Blanco
Positivo: pureza, inocencia, orden, bondad.
Negativo: soledad, vacío. En culturas asiáticas y africanas, el color blanco simboliza la muerte.
Cuando Perséfone apenas tenía diez años, los servicios sociales se presentaron de forma imprevista en casa en la víspera de Navidad. Al parecer, tenían razones para retirar la custodia de los niños: habían comprobado que la situación económica de la familia no era buena, y algunas voces del barrio y del colegio dibujaban un ambiente de abandono bajo las paredes de aquella oscura y vieja casa.
Cuando una pareja decide adoptar, a menudo la sociedad mira a los padres adoptivos con ojos de compasión, como si tan sólo fueran un par de pobres desgraciados que, en su frustración por no poder tener hijos naturales, deciden acoger a unos hijos que jamás les amarán ni reconocerán como si fuesen sus verdaderos padres. Otras veces, se les ve más como una especie de héroes, de mártires, que en un arrebato de idealismo deciden salvar del desamparo a unos niños inocentes.
Los Abuelos no encajaban demasiado bien en ninguna de las dos categorías. Ciertamente, ellos no podían tener hijos de forma natural, pero no fue la frustración ni la pura caridad lo que les había llevado a acoger aquellos niños en su casa. Era un sentimiento más atávico, una generosidad casi ancestral, como la que tienen ciertos animales al alimentar a crías huérfanas que no son suyas.
Desde siempre, ellos habían explicado a los niños que ellos no eran sus padres biológicos, e incluso encontraban algo antinatural obligarlos a llamarles “papá” y “mamá”, debido a su relativamente avanzada edad. Por ello siempre fueron los Abuelos.
Primero llegaron Alfonso y Perséfone, con tan sólo tres años. Más tarde se uniría Lena, una niña nacida en Rusia, y el último en llegar sería Jaime, el más pequeño de todos. Aunque tenían un estilo de vida austero y una forma de educar quizá algo estricta y anticuada para la época, los Abuelos querían con locura a los niños, y lo cierto es que la vida cotidiana en casa distaba mucho de la descrita por los rumores de los vecinos.
La asistente social pidió a la Abuela una serie de documentos, y ella se los entregó sin mediar palabra. La funcionaria pasó un buen rato revisando aquellas hojas, buscando alguna prueba que le permitiera quitarles a los niños. Quizá fuera porque no encontró absolutamente nada que les incriminara, aunque Perséfone prefiere pensar que fue por la mirada de determinación y desafío que la Abuela dedicó a la asistente, pero al final ésta se marchó de la casa casi con vergüenza y los servicios sociales nunca volvieron a llamar a la puerta.

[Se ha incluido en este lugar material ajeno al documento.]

--- src/rtl/i2c_slave_responder_pkg.sv ---
// Shared types, register map and helpers for the I2C slave responder.
package i2c_slave_responder_pkg;

    localparam int unsigned CFG_AW       = 16;
    localparam int unsigned CFG_DW       = 32;
    localparam int unsigned BYTE_W       = 8;
    localparam int unsigned ADDR_W       = 7;
    localparam int unsigned CNT_W        = 4;
    localparam int unsigned TX_W         = 64;
    localparam int unsigned MAX_RD_BYTES = 8;

    // Peripheral windows on the config bus; each block owns a 16-byte window.
    localparam logic [CFG_AW-1:0] I2C_BASE_ADDR  = 16'h0100;
    localparam logic [CFG_AW-1:0] UART_BASE_ADDR = 16'h0200;
    localparam logic [CFG_AW-1:0] I2CS_BASE_ADDR = 16'h0300;

    localparam logic [CFG_AW-1:0] I2CS_CTRL_OFS = 16'h0000;
    localparam logic [CFG_AW-1:0] I2CS_LEN_OFS  = 16'h0004;
    localparam logic [CFG_AW-1:0] I2CS_TX0_OFS  = 16'h0008;
    localparam logic [CFG_AW-1:0] I2CS_TX1_OFS  = 16'h000C;

    typedef enum logic [2:0] {
        ST_IDLE,
        ST_ADDR,
        ST_ADDR_ACK,
        ST_WR_BYTE,
        ST_WR_ACK,
        ST_RD_BYTE,
        ST_RD_ACK,
        ST_IGNORE
    } i2cs_state_t;

    typedef enum logic [1:0] {
        REG_CTRL,
        REG_LEN,
        REG_TX0,
        REG_TX1
    } i2cs_reg_t;

    typedef struct packed {
        logic              enable;
        logic [ADDR_W-1:0] own_addr;
        logic [CNT_W-1:0]  len;
        logic [TX_W-1:0]   tx_data;
    } i2cs_cfg_t;

    function automatic logic cfg_hit(input logic [CFG_AW-1:0] addr);
        return (addr[CFG_AW-1:4] == I2CS_BASE_ADDR[CFG_AW-1:4]) && (addr[1:0] == 2'b00);
    endfunction

    function automatic i2cs_reg_t cfg_reg_sel(input logic [CFG_AW-1:0] addr);
        return i2cs_reg_t'(addr[3:2]);
    endfunction

    // LEN values above the shifter depth behave as a full shifter.
    function automatic logic [CNT_W-1:0] clamp_len(input logic [CNT_W-1:0] len);
        return (len > CNT_W'(MAX_RD_BYTES)) ? CNT_W'(MAX_RD_BYTES) : len;
    endfunction

endpackage
File: src/rtl/uart_alu_sequencer.sv
// uart_alu_sequencer: gathers operand A, operand B and opcode bytes from the
// UART receiver, presents them to the ALU, waits ALU_LAT cycles, captures the
// result and hands it to the UART transmitter with a start/done handshake.
// Only one frame is in flight at a time.
// Optional feature macro: RX_TIMEOUT_EN (inter-byte timeout in WAIT_B/WAIT_OP).
module uart_alu_sequencer #(
   parameter int DATA_W         = 8,
   parameter int ALU_LAT        = 1,
   parameter int TIMEOUT_CYCLES = 1000000
) (
   input  logic              clk,
   input  logic              reset,
   input  logic [DATA_W-1:0] i_rx_data,
   input  logic              i_rx_done,
   input  logic [DATA_W-1:0] i_alu_result,
   input  logic              i_tx_done,
   output logic [DATA_W-1:0] o_datoA,
   output logic [DATA_W-1:0] o_datoB,
   output logic [DATA_W-1:0] o_opcode,
   output logic [DATA_W-1:0] o_tx_data,
   output logic              o_tx_start,
   output logic              o_busy,
   output logic              o_drop,
   output logic              o_error
);

   typedef enum logic [2:0] {
      WAIT_A,
      WAIT_B,
      WAIT_OP,
      EXEC,
      SEND,
      WAIT_TX
   } state_t;

   // ALU_LAT is limited to 1..15, so four bits hold the settle count
   localparam int CNT_W = 4;

   state_t           state_q;
   state_t           state_d;
   logic [CNT_W-1:0] settle_q;
   logic             load_a;
   logic             load_b;
   logic             load_op;
   logic             capture;
   logic             drop_d;
   logic             drop_q;
   logic             timeout_hit;

   // State register; reset abandons any partial frame or pending transmission
   always_ff @(posedge clk or negedge reset) begin
      if (!reset) state_q <= WAIT_A;
      else        state_q <= state_d;
   end

   // Next-state and datapath strobes; bytes arriving while busy are dropped
   always_comb begin
      state_d = state_q;
      load_a  = 1'b0;
      load_b  = 1'b0;
      load_op = 1'b0;
      capture = 1'b0;
      drop_d  = 1'b0;
      unique case (state_q)
         WAIT_A: begin
            if (i_rx_done) begin
               load_a  = 1'b1;
               state_d = WAIT_B;
            end
         end
         WAIT_B: begin
            if (i_rx_done) begin
               load_b  = 1'b1;
               state_d = WAIT_OP;
            end else if (timeout_hit) begin
               state_d = WAIT_A;
            end
         end
         WAIT_OP: begin
            if (i_rx_done) begin
               load_op = 1'b1;
               state_d = EXEC;
            end else if (timeout_hit) begin
               state_d = WAIT_A;
            end
         end
         EXEC: begin
            drop_d = i_rx_done;
            if (settle_q == CNT_W'(1)) begin
               capture = 1'b1;
               state_d = SEND;
            end
         end
         SEND: begin
            drop_d  = i_rx_done;
            state_d = WAIT_TX;
         end
         WAIT_TX: begin
            if (i_tx_done) begin
               state_d = WAIT_A;
               if (i_rx_done) begin
                  load_a  = 1'b1;
                  state_d = WAIT_B;
               end
            end else begin
               drop_d = i_rx_done;
            end
         end
         default: state_d = WAIT_A;
      endcase
   end

   // Operand, opcode and result registers hold until the next frame rewrites them
   always_ff @(posedge clk or negedge reset) begin
      if (!reset) begin
         o_datoA   <= '0;
         o_datoB   <= '0;
         o_opcode  <= '0;
         o_tx_data <= '0;
      end else begin
         if (load_a)  o_datoA   <= i_rx_data;
         if (load_b)  o_datoB   <= i_rx_data;
         if (load_op) o_opcode  <= i_rx_data;
         if (capture) o_tx_data <= i_alu_result;
      end
   end

   // Settle counter: loaded with the ALU latency on the opcode byte, counts down in EXEC
   always_ff @(posedge clk or negedge reset) begin
      if (!reset)                 settle_q <= '0;
      else if (load_op)           settle_q <= CNT_W'(ALU_LAT);
      else if (state_q == EXEC)   settle_q <= settle_q - CNT_W'(1);
   end

   // Drop indication is registered so it appears the cycle after the discarded byte
   always_ff @(posedge clk or negedge reset) begin
      if (!reset) drop_q <= 1'b0;
      else        drop_q <= drop_d;
   end

`ifdef RX_TIMEOUT_EN
   localparam int TO_W = (TIMEOUT_CYCLES > 2) ? $clog2(TIMEOUT_CYCLES) : 1;

   logic [TO_W-1:0] to_cnt_q;
   logic            in_rx_wait;
   logic            error_q;

   assign in_rx_wait  = (state_q == WAIT_B) || (state_q == WAIT_OP);
   assign timeout_hit = in_rx_wait && (to_cnt_q == TO_W'(TIMEOUT_CYCLES - 1));

   // Inter-byte timer: runs only while waiting for B or opcode, restarts on every accepted byte
   always_ff @(posedge clk or negedge reset) begin
      if (!reset)                        to_cnt_q <= '0;
      else if (!in_rx_wait || i_rx_done) to_cnt_q <= '0;
      else                               to_cnt_q <= to_cnt_q + TO_W'(1);
   end

   // Error pulse on an abort; a byte landing on the timeout cycle takes priority
   always_ff @(posedge clk or negedge reset) begin
      if (!reset) error_q <= 1'b0;
      else        error_q <= timeout_hit && !i_rx_done;
   end

   assign o_error = error_q;
`else
   assign timeout_hit = 1'b0;
   assign o_error     = 1'b0;
`endif

   assign o_tx_start = (state_q == SEND);
   assign o_busy     = (state_q == EXEC) || (state_q == SEND) || (state_q == WAIT_TX);
   assign o_drop     = drop_q;

endmodule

Perséfone guardaba un recuerdo muy especial de la Abuela. Era una mujer grande, generosa, con el pelo largo y gris. A diferencia del Abuelo, de carácter más parco y reservado, la Abuela hablaba mucho, le gustaba bromear, y cuando Perséfone se sentía triste o desanimada, la Abuela siempre estaba ahí con sus enérgicas palabras y su inquebrantable sonrisa.
Por ello, resulta inexplicable que, tiempo después, cuando Perséfone tenía quince años, fuera precisamente la propia Abuela quien pusiera fin a su propia vida, ingiriendo un veneno letal. Tan sólo dejó una escueta y confusa nota de despedida, en la cual decía – con una horrible y distorsionada caligrafía que distaba demasiado de su bella y ordenada letra – que quería mucho a su familia, pero que para ella no tenía sentido alguno seguir viviendo.
Nadie supo nunca qué batalla estaba librando La Abuela consigo misma: unos dicen que que arrastraba una larga y profunda depresión, y otros que su mente estaba completamente destrozada ante la adicción a los fármacos que sufría. Fuera el motivo que fuera, lo cierto es que aquella oscuridad que terminó por consumirla había permanecido completamente invisible a los suyos, oculta bajo las canciones de la radio que ella misma tarareaba cada mañana mientras preparaba la comida.